%%

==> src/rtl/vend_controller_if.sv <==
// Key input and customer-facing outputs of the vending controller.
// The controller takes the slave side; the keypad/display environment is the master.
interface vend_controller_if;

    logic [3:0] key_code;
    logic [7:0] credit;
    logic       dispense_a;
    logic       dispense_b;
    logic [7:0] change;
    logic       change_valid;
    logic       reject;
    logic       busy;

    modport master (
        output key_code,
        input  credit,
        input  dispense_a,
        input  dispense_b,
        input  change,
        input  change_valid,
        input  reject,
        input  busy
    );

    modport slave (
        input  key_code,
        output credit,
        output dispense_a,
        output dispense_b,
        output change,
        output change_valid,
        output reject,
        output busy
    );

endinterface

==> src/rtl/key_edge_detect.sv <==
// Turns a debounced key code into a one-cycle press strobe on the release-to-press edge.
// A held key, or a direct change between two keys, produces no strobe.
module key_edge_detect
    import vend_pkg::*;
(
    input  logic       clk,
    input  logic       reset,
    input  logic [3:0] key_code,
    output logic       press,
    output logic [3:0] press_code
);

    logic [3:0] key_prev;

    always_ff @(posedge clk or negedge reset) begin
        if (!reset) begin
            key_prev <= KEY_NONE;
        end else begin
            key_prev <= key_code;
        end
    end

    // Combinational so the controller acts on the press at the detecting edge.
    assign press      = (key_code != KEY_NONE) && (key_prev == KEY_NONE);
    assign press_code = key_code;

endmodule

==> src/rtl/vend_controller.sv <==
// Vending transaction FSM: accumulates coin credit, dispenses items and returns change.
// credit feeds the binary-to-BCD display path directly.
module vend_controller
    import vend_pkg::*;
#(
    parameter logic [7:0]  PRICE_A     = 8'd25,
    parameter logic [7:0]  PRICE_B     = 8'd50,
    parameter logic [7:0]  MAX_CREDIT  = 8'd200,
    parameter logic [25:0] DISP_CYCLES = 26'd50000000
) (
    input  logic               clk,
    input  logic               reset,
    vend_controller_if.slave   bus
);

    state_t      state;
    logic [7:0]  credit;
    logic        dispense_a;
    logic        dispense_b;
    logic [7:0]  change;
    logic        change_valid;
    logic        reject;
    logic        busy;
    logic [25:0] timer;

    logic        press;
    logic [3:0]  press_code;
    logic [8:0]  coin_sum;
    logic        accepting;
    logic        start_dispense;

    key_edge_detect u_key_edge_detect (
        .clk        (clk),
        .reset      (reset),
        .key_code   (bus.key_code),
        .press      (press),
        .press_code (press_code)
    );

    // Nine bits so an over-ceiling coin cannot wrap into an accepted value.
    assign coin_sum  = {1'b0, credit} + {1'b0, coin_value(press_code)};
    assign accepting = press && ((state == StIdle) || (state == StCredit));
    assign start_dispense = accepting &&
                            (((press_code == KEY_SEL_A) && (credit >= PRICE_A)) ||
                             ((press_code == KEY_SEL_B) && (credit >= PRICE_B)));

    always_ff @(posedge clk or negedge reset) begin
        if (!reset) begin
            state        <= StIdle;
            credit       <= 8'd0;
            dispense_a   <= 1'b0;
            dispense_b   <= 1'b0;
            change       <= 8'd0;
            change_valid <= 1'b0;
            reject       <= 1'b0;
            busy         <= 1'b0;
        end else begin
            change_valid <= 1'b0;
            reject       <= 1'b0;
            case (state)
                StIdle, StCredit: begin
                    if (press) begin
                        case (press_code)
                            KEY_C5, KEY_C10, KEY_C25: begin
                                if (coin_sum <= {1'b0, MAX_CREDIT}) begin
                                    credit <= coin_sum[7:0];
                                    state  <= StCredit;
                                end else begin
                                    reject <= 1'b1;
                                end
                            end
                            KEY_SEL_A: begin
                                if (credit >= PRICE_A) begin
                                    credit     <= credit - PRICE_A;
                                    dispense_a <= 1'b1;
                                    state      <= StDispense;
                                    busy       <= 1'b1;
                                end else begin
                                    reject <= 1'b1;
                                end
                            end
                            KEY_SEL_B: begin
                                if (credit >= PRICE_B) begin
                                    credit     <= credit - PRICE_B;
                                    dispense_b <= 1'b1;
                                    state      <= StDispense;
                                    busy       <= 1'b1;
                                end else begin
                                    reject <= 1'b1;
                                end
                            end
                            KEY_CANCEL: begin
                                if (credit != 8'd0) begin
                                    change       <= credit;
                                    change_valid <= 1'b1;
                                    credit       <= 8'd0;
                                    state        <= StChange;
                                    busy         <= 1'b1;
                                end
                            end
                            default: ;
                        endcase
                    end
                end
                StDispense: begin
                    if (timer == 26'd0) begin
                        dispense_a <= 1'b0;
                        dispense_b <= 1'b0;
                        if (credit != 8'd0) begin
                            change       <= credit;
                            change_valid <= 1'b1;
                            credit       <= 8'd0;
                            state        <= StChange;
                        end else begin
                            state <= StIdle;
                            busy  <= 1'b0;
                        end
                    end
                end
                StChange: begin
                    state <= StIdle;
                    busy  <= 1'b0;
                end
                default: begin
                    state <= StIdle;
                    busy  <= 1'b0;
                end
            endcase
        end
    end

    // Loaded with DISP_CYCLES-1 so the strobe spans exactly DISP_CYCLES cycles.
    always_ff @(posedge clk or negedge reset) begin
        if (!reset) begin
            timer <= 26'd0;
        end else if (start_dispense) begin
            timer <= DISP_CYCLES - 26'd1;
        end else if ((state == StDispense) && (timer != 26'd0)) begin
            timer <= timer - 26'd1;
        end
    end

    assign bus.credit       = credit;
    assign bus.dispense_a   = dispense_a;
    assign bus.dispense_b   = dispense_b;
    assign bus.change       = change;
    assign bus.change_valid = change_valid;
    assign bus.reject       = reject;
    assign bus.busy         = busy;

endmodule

%%

Scan the lines above for the word "strobe". Return each one that has it.

// Turns a debounced key code into a one-cycle press strobe on the release-to-press edge.
// A held key, or a direct change between two keys, produces no strobe.
    // Loaded with DISP_CYCLES-1 so the strobe spans exactly DISP_CYCLES cycles.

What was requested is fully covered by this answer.